If the EPA’s record for testing chemicals under TSCA seems unsatisfactory, consider its abysmal record for actually banning chemicals. In the 35 years since TSCA was passed, the EPA has banned or partially restricted the use of only five chemicals. These chemicals include PCBs, chlorofluorocarbons, dioxin, asbestos, and hexavalent chromium.15 And technically, the asbestos ruling was overturned and PCBs were actually banned by Congress, the EPA just enforces the ban.16
Why so few? Well, it’s not for nothing that many toxicologists cringe at the mention of asbestos. The EPA spent ten years making a rule to ban asbestos. That ban was thrown out by a Court of Appeals on the grounds that the EPA had not met the TSCA’s burden of showing that asbestos posed an “unreasonable risk” to human health, or that the EPA had chosen the “least burdensome method” (for businesses) of addressing the problem. The EPA has not taken action on any other chemical in the 18 years since that court decision.17
Consequences
It doesn’t take a rocket scientist to make the connection between thousands of unregulated chemicals and increases in a variety of health impacts. In California alone there are 208,000 new cases of chronic disease per year attributable to workplace chemical exposures, $1.4 billion a year is spent on diseases attributable to chemical exposures, and 7% of women of reproductive age have blood mercury levels above safe levels.18,19 Throughout the U.S. cancer rates have been increasing. Surely this isn’t just a coincidence. In fact, certain chemicals are known to cause cancer:
- Bladder cancer is linked to aromatic amines.20
- Bladder and rectal cancer are linked to chlorination by-products.21
- Bladder, laryngeal, lung, rectal, and skin cancers are linked to metal working fluids.22
- Mesothelioma and lung cancer are linked to asbestos.23
- Leukemia is linked to benzene.24
Current Calls for reform
If there is any good news to report about one of the most inefficient environmental laws in U.S. history, it’s that reform might be nigh. Lisa P. Jackson, current Administrator at the EPA, is spearheading an initiative to reform TSCA to make it more similar to Europe’s REACH laws.26 The REACH program is implemented in phases: gradually more and more manufacturers and importers are required to gather information on the properties of their chemical substances, which will allow their safe handling. Over the next 11 years, information for all chemicals produced and used in the European Union will be entered into a central database run by the European Chemicals Agency (ECHA).27
Some of the key principles for reforming TSCA include:
- Requiring that all chemicals are evaluated to determine their safety.
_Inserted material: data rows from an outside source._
===== src/rtl/b32dec_in_if.sv =====
// ----------------------------------------------------------------------------
// b32dec_in_if
// Character channel: valid/ready handshake with one raw character a word.
// ----------------------------------------------------------------------------
interface b32dec_in_if;

	logic                            valid;
	logic                            ready;
	logic [b32dec_pkg::CHAR_W-1:0]   char_in;

	modport source (output valid, output char_in, input ready);
	modport sink   (input valid, input char_in, output ready);

endinterface


===== src/rtl/b32dec_out_if.sv =====
// ----------------------------------------------------------------------------
// b32dec_out_if
// Byte channel: valid/ready handshake with one decoded byte and flags a word.
// ----------------------------------------------------------------------------
interface b32dec_out_if;

	logic        valid;
	logic        ready;
	logic [7:0]  byte_out;
	logic        last_of_group;
	logic        bad_char;

	modport source (output valid, output byte_out, output last_of_group,
		output bad_char, input ready);
	modport sink   (input valid, input byte_out, input last_of_group,
		input bad_char, output ready);

endinterface


===== src/rtl/base32_stream_decoder.sv =====
// ----------------------------------------------------------------------------
// base32_stream_decoder
// Streaming Base32 decoder: characters in, decoded bytes out.
//
// in_ch carries one character a word; out_ch carries one byte a word with
// last_of_group on the final byte of each 8-character group and bad_char on
// the single error word. cfg_wr_en/cfg_wr_data set ignore_garbage; the user is
// to write it only while idle, which the block itself does not enforce.
// Throughput: one character accepted per cycle unless the group queue is full;
// eight characters yield at most five bytes, and the back end unpacks one byte
// per cycle while out_ch is ready, so in steady state neither limits the other.
// A group's eighth character enters the queue as it is accepted; the group is
// then loaded for unpacking, and its first byte goes to the output register.
// in_ch.ready drops only while the group queue is full, which happens when
// the byte receiver stalls on out_ch; the front end then waits while the
// back end holds its current byte steady.
// Reset clears the partial group, the halt and ignore_garbage; no clearing
// pass is needed. After an error word every later character is taken and
// dropped until reset.
// ----------------------------------------------------------------------------
module base32_stream_decoder #(
	parameter int unsigned FifoDepth = b32dec_pkg::FIFO_DEPTH
) (
	input  logic           clk,
	input  logic           arst_n,
	b32dec_in_if.sink      in_ch,
	b32dec_out_if.source   out_ch,
	input  logic           cfg_wr_en,
	input  logic           cfg_wr_data
);

	logic             push;
	logic             q_full;
	logic             pop;
	logic             not_empty;
	b32dec_pkg::grp_t push_grp;
	b32dec_pkg::grp_t head_grp;

	// Assemble groups
	b32dec_front u_front (
		.clk         (clk),
		.arst_n      (arst_n),
		.in_ch       (in_ch),
		.cfg_wr_en   (cfg_wr_en),
		.cfg_wr_data (cfg_wr_data),
		.q_full      (q_full),
		.push        (push),
		.push_grp    (push_grp)
	);

	// Queue finished groups
	b32dec_fifo #(
		.Depth (FifoDepth)
	) u_fifo (
		.clk       (clk),
		.arst_n    (arst_n),
		.push      (push),
		.push_grp  (push_grp),
		.full      (q_full),
		.pop       (pop),
		.not_empty (not_empty),
		.head_grp  (head_grp)
	);

	// Unpack bytes
	b32dec_back u_back (
		.clk       (clk),
		.arst_n    (arst_n),
		.not_empty (not_empty),
		.head_grp  (head_grp),
		.pop       (pop),
		.out_ch    (out_ch)
	);

endmodule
- Immediate action on the worst chemicals, specifically persistent and bioaccumulative toxicants (PBTs), which persist in the environment and build up in the food chain and our bodies.28
- Requiring that manufacturers provide information on the health hazards associated with all of their chemicals, how they are used, and the ways that the public or workers could be exposed.
Recent polling data shows that support for comprehensive reform of chemical regulation is very strong, and that it reaches across partisan lines. In fact, one recent national poll indicates that the majority of Democrats, Republicans, and Tea Partiers support TSCA reform.29 The public understands the link between toxic chemicals and the rising levels of chronic disease and believes this is a problem that the government can and should fix with strong measures to protect the public.